**WHAT YOU HAVE TO DO:** Only one portion of the data is to be written out: from the line bearing "100 | 0.439 |" through the line bearing "adders and majority gates | 9 | 4250". Write it exactly as it appears.

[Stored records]
>>
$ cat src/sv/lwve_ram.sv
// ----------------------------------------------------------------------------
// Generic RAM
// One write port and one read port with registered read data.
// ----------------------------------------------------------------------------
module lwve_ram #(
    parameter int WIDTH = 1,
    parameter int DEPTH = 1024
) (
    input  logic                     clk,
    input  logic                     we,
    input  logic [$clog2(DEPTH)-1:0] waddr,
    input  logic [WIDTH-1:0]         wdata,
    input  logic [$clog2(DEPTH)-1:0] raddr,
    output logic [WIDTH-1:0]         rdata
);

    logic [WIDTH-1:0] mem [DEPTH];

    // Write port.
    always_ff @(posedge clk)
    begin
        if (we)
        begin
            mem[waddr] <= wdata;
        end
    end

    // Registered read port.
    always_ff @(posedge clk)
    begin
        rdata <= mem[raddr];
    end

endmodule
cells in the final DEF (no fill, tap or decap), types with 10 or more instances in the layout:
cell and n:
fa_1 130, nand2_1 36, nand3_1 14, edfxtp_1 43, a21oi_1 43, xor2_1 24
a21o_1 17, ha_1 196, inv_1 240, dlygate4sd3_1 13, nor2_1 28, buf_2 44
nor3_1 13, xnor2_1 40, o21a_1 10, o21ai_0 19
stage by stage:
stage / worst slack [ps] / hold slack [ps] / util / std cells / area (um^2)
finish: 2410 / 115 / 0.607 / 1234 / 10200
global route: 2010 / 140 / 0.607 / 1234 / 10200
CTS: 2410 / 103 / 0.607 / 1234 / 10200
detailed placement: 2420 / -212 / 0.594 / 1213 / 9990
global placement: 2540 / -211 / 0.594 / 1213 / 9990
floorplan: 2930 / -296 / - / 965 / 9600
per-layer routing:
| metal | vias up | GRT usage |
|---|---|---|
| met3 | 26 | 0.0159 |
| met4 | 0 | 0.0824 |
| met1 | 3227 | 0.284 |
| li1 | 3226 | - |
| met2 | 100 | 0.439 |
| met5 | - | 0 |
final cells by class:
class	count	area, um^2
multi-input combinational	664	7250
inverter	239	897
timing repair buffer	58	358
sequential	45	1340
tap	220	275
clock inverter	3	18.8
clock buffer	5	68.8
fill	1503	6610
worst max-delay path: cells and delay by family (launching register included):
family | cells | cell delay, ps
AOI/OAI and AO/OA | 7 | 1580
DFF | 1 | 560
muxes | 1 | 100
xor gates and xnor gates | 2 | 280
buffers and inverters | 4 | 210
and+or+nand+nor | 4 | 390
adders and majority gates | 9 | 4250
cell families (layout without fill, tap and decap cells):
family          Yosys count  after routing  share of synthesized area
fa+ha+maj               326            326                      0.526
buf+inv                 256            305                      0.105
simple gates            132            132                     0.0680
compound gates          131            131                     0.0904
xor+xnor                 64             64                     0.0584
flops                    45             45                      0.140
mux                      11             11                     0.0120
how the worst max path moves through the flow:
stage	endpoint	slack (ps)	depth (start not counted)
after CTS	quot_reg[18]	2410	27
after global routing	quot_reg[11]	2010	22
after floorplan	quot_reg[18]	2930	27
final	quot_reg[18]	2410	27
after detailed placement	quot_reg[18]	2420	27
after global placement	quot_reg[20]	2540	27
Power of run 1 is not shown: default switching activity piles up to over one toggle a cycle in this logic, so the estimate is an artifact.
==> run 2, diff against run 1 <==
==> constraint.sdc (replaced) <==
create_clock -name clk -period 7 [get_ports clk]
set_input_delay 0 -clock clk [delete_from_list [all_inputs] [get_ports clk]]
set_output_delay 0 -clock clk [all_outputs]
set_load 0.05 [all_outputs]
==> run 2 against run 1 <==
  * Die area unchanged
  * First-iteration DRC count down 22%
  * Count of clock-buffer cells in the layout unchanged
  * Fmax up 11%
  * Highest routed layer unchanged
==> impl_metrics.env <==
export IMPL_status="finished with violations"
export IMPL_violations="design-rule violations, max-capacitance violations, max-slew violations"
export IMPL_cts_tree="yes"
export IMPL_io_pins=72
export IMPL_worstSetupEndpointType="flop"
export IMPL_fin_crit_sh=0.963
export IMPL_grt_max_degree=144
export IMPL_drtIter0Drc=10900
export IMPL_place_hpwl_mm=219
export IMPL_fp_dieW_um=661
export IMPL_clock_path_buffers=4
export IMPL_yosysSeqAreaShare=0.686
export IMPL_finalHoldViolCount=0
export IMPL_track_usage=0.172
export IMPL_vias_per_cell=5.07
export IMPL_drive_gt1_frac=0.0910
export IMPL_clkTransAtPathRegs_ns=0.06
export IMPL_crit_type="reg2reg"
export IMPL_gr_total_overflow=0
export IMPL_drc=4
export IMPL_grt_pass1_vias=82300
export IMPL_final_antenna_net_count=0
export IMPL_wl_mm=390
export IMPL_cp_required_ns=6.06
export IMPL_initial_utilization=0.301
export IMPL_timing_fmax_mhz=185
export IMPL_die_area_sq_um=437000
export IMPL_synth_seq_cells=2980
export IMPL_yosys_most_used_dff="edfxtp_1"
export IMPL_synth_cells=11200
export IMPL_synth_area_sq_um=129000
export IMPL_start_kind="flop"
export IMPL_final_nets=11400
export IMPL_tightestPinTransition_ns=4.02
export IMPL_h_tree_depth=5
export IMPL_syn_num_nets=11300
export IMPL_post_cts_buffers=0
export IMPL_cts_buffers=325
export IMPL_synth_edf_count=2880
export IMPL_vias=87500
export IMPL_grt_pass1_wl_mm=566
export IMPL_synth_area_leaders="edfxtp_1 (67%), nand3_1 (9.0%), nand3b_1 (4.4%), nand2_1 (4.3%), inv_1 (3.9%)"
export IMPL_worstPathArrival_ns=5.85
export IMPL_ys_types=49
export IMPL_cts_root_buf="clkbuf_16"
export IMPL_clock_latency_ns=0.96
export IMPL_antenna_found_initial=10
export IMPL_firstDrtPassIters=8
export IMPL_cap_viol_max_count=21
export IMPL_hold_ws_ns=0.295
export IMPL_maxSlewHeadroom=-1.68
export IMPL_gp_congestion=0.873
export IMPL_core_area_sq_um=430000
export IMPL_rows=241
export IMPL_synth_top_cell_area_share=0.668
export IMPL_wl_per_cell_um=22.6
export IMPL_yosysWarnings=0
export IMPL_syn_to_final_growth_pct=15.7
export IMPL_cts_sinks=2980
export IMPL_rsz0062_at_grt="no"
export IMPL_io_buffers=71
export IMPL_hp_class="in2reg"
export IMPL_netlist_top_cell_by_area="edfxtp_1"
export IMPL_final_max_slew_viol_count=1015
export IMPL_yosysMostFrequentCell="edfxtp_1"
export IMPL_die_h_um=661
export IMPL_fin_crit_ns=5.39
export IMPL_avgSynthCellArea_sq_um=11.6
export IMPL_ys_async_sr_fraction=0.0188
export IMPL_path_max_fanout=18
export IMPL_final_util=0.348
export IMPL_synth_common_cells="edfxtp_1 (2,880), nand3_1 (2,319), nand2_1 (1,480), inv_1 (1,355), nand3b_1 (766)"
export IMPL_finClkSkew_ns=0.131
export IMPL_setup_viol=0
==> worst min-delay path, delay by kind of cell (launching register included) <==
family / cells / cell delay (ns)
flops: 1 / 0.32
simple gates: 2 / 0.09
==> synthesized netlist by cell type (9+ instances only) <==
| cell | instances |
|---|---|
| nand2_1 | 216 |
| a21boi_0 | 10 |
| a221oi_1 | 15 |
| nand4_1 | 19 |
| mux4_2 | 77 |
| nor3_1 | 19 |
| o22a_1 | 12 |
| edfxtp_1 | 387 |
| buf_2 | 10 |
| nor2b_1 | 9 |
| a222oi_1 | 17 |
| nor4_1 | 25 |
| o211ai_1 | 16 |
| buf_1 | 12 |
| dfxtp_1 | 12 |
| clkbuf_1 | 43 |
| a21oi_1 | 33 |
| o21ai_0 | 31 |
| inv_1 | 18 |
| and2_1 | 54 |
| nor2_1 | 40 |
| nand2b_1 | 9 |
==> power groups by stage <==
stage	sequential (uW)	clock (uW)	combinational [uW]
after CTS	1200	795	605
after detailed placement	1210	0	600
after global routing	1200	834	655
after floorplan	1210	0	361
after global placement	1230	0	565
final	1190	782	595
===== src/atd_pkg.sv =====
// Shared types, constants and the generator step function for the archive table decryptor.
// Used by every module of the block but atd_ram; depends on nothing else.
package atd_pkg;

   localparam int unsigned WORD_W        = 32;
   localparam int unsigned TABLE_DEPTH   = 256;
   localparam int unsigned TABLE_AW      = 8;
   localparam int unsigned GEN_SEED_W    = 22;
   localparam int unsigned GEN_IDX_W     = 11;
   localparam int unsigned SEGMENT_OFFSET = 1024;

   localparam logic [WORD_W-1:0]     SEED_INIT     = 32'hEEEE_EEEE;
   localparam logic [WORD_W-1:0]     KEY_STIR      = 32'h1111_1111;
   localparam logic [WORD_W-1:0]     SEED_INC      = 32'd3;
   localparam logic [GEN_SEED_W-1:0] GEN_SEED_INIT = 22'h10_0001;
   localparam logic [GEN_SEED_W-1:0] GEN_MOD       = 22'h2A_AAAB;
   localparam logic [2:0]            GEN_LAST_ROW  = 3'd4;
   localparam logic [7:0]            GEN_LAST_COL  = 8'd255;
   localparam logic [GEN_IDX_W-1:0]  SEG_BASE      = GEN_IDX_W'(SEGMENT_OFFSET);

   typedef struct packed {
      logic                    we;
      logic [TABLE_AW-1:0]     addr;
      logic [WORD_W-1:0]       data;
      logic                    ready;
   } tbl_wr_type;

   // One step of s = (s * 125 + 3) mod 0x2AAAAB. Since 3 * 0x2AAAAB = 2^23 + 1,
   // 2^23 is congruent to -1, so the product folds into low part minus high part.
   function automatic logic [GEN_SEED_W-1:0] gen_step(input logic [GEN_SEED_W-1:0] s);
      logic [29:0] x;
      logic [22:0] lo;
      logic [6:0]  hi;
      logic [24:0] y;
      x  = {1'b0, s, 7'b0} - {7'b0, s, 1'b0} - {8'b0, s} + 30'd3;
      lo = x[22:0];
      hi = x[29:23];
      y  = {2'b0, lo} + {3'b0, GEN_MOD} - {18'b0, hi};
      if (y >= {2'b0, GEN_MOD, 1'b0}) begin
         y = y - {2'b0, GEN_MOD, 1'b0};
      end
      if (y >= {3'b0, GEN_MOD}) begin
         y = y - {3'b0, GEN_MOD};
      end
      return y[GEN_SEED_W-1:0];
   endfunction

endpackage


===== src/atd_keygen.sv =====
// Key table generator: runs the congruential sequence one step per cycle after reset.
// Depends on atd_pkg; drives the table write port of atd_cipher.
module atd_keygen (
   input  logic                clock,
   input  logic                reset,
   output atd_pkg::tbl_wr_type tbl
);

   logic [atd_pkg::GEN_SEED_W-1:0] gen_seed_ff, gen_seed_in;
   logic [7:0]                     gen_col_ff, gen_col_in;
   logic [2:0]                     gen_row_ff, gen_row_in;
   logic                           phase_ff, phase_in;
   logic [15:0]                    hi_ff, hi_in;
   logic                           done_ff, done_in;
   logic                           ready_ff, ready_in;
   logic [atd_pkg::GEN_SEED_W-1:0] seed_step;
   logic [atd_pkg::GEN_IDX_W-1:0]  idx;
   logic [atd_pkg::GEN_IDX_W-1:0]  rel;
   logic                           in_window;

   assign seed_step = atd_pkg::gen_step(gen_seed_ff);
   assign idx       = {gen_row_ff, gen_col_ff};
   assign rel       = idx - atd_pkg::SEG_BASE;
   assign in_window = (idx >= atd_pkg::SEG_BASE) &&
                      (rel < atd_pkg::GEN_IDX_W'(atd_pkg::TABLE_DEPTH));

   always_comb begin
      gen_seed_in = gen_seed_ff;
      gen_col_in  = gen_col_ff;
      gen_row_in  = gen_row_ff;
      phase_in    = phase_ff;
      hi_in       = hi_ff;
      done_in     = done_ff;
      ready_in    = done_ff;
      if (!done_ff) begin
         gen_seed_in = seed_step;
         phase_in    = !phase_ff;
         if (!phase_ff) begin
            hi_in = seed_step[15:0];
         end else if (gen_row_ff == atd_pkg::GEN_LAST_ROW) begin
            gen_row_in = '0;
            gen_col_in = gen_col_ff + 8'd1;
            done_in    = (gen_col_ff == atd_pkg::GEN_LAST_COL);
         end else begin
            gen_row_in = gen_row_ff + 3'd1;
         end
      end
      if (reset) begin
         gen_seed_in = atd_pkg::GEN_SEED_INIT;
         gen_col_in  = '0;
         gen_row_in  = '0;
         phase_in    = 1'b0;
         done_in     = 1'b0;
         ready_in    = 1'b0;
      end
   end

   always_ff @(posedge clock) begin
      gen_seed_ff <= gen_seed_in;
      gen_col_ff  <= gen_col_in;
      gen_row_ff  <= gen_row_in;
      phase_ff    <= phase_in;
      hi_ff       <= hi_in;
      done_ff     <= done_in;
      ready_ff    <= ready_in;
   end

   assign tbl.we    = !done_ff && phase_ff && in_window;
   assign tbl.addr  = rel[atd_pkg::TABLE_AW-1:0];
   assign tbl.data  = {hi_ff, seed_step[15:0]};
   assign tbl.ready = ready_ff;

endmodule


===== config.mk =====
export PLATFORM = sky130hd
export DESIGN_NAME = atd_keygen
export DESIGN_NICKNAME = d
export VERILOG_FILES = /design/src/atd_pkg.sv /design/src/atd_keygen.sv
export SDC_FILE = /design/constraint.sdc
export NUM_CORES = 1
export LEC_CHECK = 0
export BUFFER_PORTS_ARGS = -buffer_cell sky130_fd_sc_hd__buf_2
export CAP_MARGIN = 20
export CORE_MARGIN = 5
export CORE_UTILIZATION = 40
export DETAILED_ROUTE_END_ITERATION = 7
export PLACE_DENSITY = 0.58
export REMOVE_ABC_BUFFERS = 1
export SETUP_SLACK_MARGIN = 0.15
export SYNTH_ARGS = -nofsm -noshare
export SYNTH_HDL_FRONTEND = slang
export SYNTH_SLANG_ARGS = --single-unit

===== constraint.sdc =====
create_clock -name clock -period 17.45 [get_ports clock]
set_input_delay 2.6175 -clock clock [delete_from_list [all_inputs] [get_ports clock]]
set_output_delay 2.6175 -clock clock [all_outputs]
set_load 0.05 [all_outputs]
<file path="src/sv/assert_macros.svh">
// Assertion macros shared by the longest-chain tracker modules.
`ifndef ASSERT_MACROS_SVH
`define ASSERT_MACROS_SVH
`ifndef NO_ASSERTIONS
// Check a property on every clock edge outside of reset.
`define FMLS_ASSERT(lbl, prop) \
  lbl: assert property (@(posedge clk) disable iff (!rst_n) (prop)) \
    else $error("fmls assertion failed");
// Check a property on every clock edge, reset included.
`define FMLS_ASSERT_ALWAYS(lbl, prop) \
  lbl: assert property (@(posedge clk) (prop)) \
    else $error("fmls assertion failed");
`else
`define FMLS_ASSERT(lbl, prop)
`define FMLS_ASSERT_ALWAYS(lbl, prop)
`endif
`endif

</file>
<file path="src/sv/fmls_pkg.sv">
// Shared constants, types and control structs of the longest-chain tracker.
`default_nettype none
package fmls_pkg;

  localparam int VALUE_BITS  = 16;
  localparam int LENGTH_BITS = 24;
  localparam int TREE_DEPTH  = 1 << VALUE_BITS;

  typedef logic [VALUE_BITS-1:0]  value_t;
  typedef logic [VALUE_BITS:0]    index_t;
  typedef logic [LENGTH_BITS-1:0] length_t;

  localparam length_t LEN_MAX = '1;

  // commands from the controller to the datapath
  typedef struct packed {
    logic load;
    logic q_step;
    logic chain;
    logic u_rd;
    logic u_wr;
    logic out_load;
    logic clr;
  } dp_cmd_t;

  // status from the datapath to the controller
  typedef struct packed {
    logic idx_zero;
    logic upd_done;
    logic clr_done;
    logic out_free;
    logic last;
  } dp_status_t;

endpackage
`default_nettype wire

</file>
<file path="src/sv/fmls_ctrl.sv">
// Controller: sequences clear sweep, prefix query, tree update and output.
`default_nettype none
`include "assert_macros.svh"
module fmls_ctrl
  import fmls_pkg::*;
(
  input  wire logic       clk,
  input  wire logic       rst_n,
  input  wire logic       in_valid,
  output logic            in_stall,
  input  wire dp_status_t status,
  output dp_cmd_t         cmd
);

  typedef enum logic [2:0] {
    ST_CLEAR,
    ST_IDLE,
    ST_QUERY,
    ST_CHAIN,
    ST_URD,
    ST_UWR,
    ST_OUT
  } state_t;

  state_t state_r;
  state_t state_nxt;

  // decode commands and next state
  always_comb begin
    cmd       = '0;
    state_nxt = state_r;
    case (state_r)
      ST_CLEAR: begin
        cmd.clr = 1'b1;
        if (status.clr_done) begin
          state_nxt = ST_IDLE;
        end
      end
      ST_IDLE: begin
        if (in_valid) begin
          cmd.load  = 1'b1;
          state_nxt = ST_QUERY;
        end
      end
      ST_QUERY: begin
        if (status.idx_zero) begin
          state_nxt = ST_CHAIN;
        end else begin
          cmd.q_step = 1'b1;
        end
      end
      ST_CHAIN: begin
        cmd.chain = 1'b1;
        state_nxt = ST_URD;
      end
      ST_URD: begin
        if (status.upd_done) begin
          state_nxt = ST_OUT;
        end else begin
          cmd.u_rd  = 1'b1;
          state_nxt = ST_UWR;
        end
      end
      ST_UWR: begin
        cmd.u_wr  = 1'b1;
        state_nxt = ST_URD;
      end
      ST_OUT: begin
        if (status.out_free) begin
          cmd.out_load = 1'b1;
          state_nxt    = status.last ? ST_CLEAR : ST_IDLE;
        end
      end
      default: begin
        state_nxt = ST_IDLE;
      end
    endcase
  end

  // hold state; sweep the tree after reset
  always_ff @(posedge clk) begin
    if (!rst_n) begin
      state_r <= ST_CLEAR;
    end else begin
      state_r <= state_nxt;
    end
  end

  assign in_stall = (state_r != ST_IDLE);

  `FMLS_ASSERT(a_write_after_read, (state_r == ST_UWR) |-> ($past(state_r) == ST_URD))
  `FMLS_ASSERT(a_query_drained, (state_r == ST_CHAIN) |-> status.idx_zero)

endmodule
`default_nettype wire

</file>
<<
**TASK SOLUTION:**
| met2 | 100 | 0.439 |
| met5 | - | 0 |
final cells by class:
class	count	area, um^2
multi-input combinational	664	7250
inverter	239	897
timing repair buffer	58	358
sequential	45	1340
tap	220	275
clock inverter	3	18.8
clock buffer	5	68.8
fill	1503	6610
worst max-delay path: cells and delay by family (launching register included):
family | cells | cell delay, ps
AOI/OAI and AO/OA | 7 | 1580
DFF | 1 | 560
muxes | 1 | 100
xor gates and xnor gates | 2 | 280
buffers and inverters | 4 | 210
and+or+nand+nor | 4 | 390
adders and majority gates | 9 | 4250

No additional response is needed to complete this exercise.